The downside to these fats (like lard, tallow, and ghee, among others) is that they are not nearly as healthy as other fats, and tend to have a stronger flavor. Because of this, they are great for special occasions, but could pose serious health problems if used on a regular basis.

Many restaurants, however, pride themselves on their use of animal fats for their menu items. Duckfat, an aptly named sandwich shop in Portland, ME, prepares all its French fries in duck fat, then, in the case of their poutine, tops them off with cheese curds and a duck gravy. 

5. Peanut Oil

Oil nut sweet
Katherine Carroll

With a relatively low saturated fat percentage, this is one of the healthier oils on this list. However, this also means it has a relatively low smoke point (about 437º F), meaning foods cannot be fried at a high heat. Low-heat frying leads to more oil absorbance, making the foods more oily and possibly counteracting the benefits of using a mono or polyunsaturated fat.

A common misconception about peanut oil is that it is not safe to consume if you have a peanut allergy. When peanut oil is highly refined, as most are, the proteins that cause allergies are removed, making it safe for those allergic to peanuts to eat.

A benefit of peanut oil is its resistance to flavor absorption, so it’s a good choice for people or establishments who need to fry a lot of different things in a single fryer, but don’t want their funnel cakes to taste like the fish and chips fried earlier. Peanut oil comes in at $1.43 per pound, making it a very affordable option as well.

6. Avocado Oil 

foods that will help reduce your anxiety avocado vegetable
Jessica Kelly

A newcomer to the frying scene, avocado oil falls into the category of healthier fats, with most of the fat content made up of monounsaturated fats. It also has a high vitamin E content, bringing it close to olive oil in its health benefits. 

With the highest smoke point of the oils at 480º F, avocado oil is great for cooking foods at very high temperatures, which results in less oil absorption and a healthier final product. Though the unrefined version retains a slight avocado flavor, the oil is a noted carrier of other flavors because its flavor is so mild.

The downside? It is incredibly expensive. At over $5 per pound (if you buy in bulk), this is by far the most expensive option on this list. Good for your health, but not for your wallet.

7. Palm Oil

Oil salt butter
Renee Chiu

Consisting mostly of saturated fats, palm oil won’t be winning any health awards anytime soon. However, it is highly stable and makes a cheap substitute for butter or lard in pastries and other products. As with the other oils discussed though, the high level of saturated fats makes it more likely to contribute to cardiovascular disease and other health issues.

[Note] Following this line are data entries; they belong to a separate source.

### src/rtl/aux_cmd_class.sv
module aux_cmd_class
    import aux_frm_pkg::*;
(
    input  logic [AUX_CMD_W-1:0] cmd_i,
    output logic                 is_wr_o
);
    localparam logic [AUX_CMD_W-1:0] CLASS_MASK = 4'b1011;
    logic [AUX_CMD_W-1:0] masked;

    always_comb begin
        masked  = cmd_i & CLASS_MASK;
        is_wr_o = (masked == 4'b0000) || (masked == 4'b1000);
    end
endmodule

### src/rtl/aux_hdr_pack.sv
module aux_hdr_pack
    import aux_frm_pkg::*;
#(
    parameter int LEN_W = 5
) (
    input  logic [AUX_ADDR_W-1:0]     addr_i,
    input  logic [AUX_CMD_W-1:0]      cmd_i,
    input  logic [LEN_W-1:0]          len_i,
    input  logic                      is_wr_i,
    input  logic [1:0]                sel_i,
    output logic [7:0]                byte_o
);
    localparam logic [3:0] BARE_CODE = 4'd3;
    localparam logic [3:0] HDR_SIZE  = 4'd4;

    logic [AUX_HDR_N-1:0][7:0] hdr;
    logic [LEN_W:0]            total;
    logic [3:0]                size_nib;
    logic [LEN_W-1:0]          len_m1;

    always_comb begin
        total  = (LEN_W+1)'(AUX_HDR_N) + {1'b0, len_i};
        len_m1 = (len_i == '0) ? '0 : len_i - 1'b1;
        if (len_i == '0) begin
            size_nib = BARE_CODE;
        end else if (is_wr_i) begin
            size_nib = total[3:0];
        end else begin
            size_nib = HDR_SIZE;
        end
        hdr[0] = addr_i[7:0];
        hdr[1] = addr_i[15:8];
        hdr[2] = {cmd_i, addr_i[19:16]};
        hdr[3] = {size_nib, len_m1[3:0]};
        byte_o = hdr[sel_i];
    end
endmodule

### src/rtl/aux_reply_class.sv
module aux_reply_class
    import aux_frm_pkg::*;
(
    input  logic [7:0]  status_i,
    output logic        fail_o,
    output aux_result_e result_o,
    output logic [3:0]  reply_o
);
    always_comb begin
        fail_o   = 1'b1;
        reply_o  = 4'd0;
        unique case (status_i)
            8'd1:    result_o = RES_TIMEOUT;
            8'd2:    result_o = RES_FLAGS;
            8'd3:    result_o = RES_FAIL;
            default: begin
                result_o = RES_OK;
                fail_o   = 1'b0;
                reply_o  = status_i[7:4];
            end
        endcase
    end
endmodule

### src/rtl/aux_req_framer.sv
module aux_req_framer
    import aux_frm_pkg::*;
#(
    parameter int MAX_LEN = 16,
    parameter int LEN_W   = $clog2(MAX_LEN + 1)
) (
    input  logic                  clk,
    input  logic                  rst_n,
    input  logic                  req_valid,
    output logic                  req_ready,
    input  logic [AUX_ADDR_W-1:0] req_addr,
    input  logic [AUX_CMD_W-1:0]  req_cmd,
    input  logic [LEN_W-1:0]      req_len,
    input  logic                  pl_valid,
    output logic                  pl_ready,
    input  logic [7:0]            pl_data,
    output logic                  tx_valid,
    input  logic                  tx_ready,
    output logic [7:0]            tx_data,
    input  logic                  rx_valid,
    output logic                  rx_ready,
    input  logic [7:0]            rx_data,
    input  logic                  rx_last,
    output logic                  rd_valid,
    output logic [7:0]            rd_data,
    output logic                  done_o,
    output logic [2:0]            done_result,
    output logic [3:0]            done_reply,
    output logic [LEN_W-1:0]      done_count
);
    localparam logic [LEN_W-1:0] LEN_LIMIT = LEN_W'(MAX_LEN);
    localparam logic [1:0]       HDR_LAST  = 2'(AUX_HDR_N - 1);

    typedef struct packed {
        aux_state_e             st;
        logic [AUX_ADDR_W-1:0]  addr;
        logic [AUX_CMD_W-1:0]   cmd;
        logic [LEN_W-1:0]       len;
        logic                   wr;
        logic [LEN_W-1:0]       idx;
        logic [LEN_W-1:0]       rcnt;
        logic [3:0]             rpl;
        logic                   done;
        aux_result_e            res;
        logic [LEN_W-1:0]       cnt;
    } frm_state_t;

    frm_state_t q, d;

    logic        req_is_wr;
    logic [7:0]  hdr_byte;
    logic        st_fail;
    aux_result_e st_res;
    logic [3:0]  st_rpl;
    logic        take;
    logic        in_hdr;
    logic        in_wait;

    aux_cmd_class u_cls (
        .cmd_i   (req_cmd),
        .is_wr_o (req_is_wr)
    );

    aux_hdr_pack #(.LEN_W(LEN_W)) u_hdr (
        .addr_i  (q.addr),
        .cmd_i   (q.cmd),
        .len_i   (q.len),
        .is_wr_i (q.wr),
        .sel_i   (q.idx[1:0]),
        .byte_o  (hdr_byte)
    );

    aux_reply_class u_rpl (
        .status_i (rx_data),
        .fail_o   (st_fail),
        .result_o (st_res),
        .reply_o  (st_rpl)
    );

    always_comb begin
        in_hdr  = (q.st == ST_HDR);
        in_wait = (q.st == ST_WAIT);
        take    = (q.st == ST_DATA) && rx_valid && !q.wr && (q.rcnt < q.len);

        req_ready = (q.st == ST_IDLE);
        tx_valid  = in_hdr || ((q.st == ST_PAY) && pl_valid);
        tx_data   = in_hdr ? hdr_byte : ((q.st == ST_PAY) ? pl_data : 8'd0);
        pl_ready  = (q.st == ST_PAY) && tx_ready;
        rx_ready  = in_wait || (q.st == ST_DATA);
        rd_valid  = take;
        rd_data   = rx_data;

        done_o      = q.done;
        done_result = q.res;
        done_reply  = q.rpl;
        done_count  = q.cnt;
    end

    always_comb begin
        d      = q;
        d.done = 1'b0;
        unique case (q.st)
            ST_IDLE: begin
                if (req_valid) begin
                    if (req_len > LEN_LIMIT) begin
                        d.done = 1'b1;
                        d.res  = RES_BADLEN;
                        d.cnt  = '0;
                        d.rpl  = '0;
                    end else begin
                        d.st   = ST_HDR;
                        d.addr = req_addr;
                        d.cmd  = req_cmd;
                        d.len  = req_len;
                        d.wr   = req_is_wr;
                        d.idx  = '0;
                        d.rcnt = '0;
                    end
                end
            end
            ST_HDR: begin
                if (tx_ready) begin
                    if (q.idx[1:0] == HDR_LAST) begin
                        d.idx = '0;
                        d.st  = (q.wr && q.len != '0) ? ST_PAY : ST_WAIT;
                    end else begin
                        d.idx = q.idx + 1'b1;
                    end
                end
            end
            ST_PAY: begin
                if (pl_valid && tx_ready) begin
                    if (q.idx == q.len - 1'b1) begin
                        d.st  = ST_WAIT;
                        d.idx = '0;
                    end else begin
                        d.idx = q.idx + 1'b1;
                    end
                end
            end
            ST_WAIT: begin
                if (rx_valid) begin
                    if (st_fail) begin
                        d.st   = ST_IDLE;
                        d.done = 1'b1;
                        d.res  = st_res;
                        d.cnt  = '0;
                        d.rpl  = '0;
                    end else begin
                        d.rpl = st_rpl;
                        if (rx_last) begin
                            d.st   = ST_IDLE;
                            d.done = 1'b1;
                            d.res  = RES_OK;
                            d.cnt  = q.wr ? q.len : '0;
                        end else begin
                            d.st = ST_DATA;
                        end
                    end
                end
            end
            ST_DATA: begin
                if (rx_valid) begin
                    if (take) begin
                        d.rcnt = q.rcnt + 1'b1;
                    end
                    if (rx_last) begin
                        d.st   = ST_IDLE;
                        d.done = 1'b1;
                        d.res  = RES_OK;
                        d.cnt  = q.wr ? q.len : d.rcnt;
                    end
                end
            end
            default: d.st = ST_IDLE;
        endcase
    end

    always_ff @(posedge clk or negedge rst_n) begin
        if (!rst_n) begin
            q <= '{st: ST_IDLE, res: RES_OK, default: '0};
        end else begin
            q <= d;
        end
    end
endmodule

In terms of frying, palm oil is stabilized through the refining process and as a result of the high saturated fat content, so it has a very high smoke point at 455º F. However the health concerns and concerns about ethical production methods have left many chefs looking elsewhere for fry oil.

One prominent type of establishment that uses palm oil regularly is movie theaters, where palm oil that’s been colored yellow is used for fast, cost-efficient pop corn. 

8. Coconut Oil

Oil
Claire Waggoner

Coconut oil can be used for so many things besides cooking, including moisturizing, conditioning, oil pulling, and more. It’s high in saturated fats (the highest on this list) and solid at room temperature, unlike most vegetable oils. 

Compared to other oils high in saturated fats, coconut oil has a low smoke point of 350º F, making it a poor choice for high heat frying, which also happens to be the healthiest method. The advantages of coconut oil are its price ($1.53 per pound) and ability to be reused without holding on to flavors. Though coconut oil is currently portrayed as the solution to everything, its health risks outweigh the benefits when it comes to cooking. 

The Verdict

Though the flavor boost of animal fats and the trendiness of avocado or coconut oils may be tempting, for a stable, affordable oil that produces consistent results and has the lowest amount of saturated fat among the oils discussed here, good old canola oil is your best bet. Happy frying!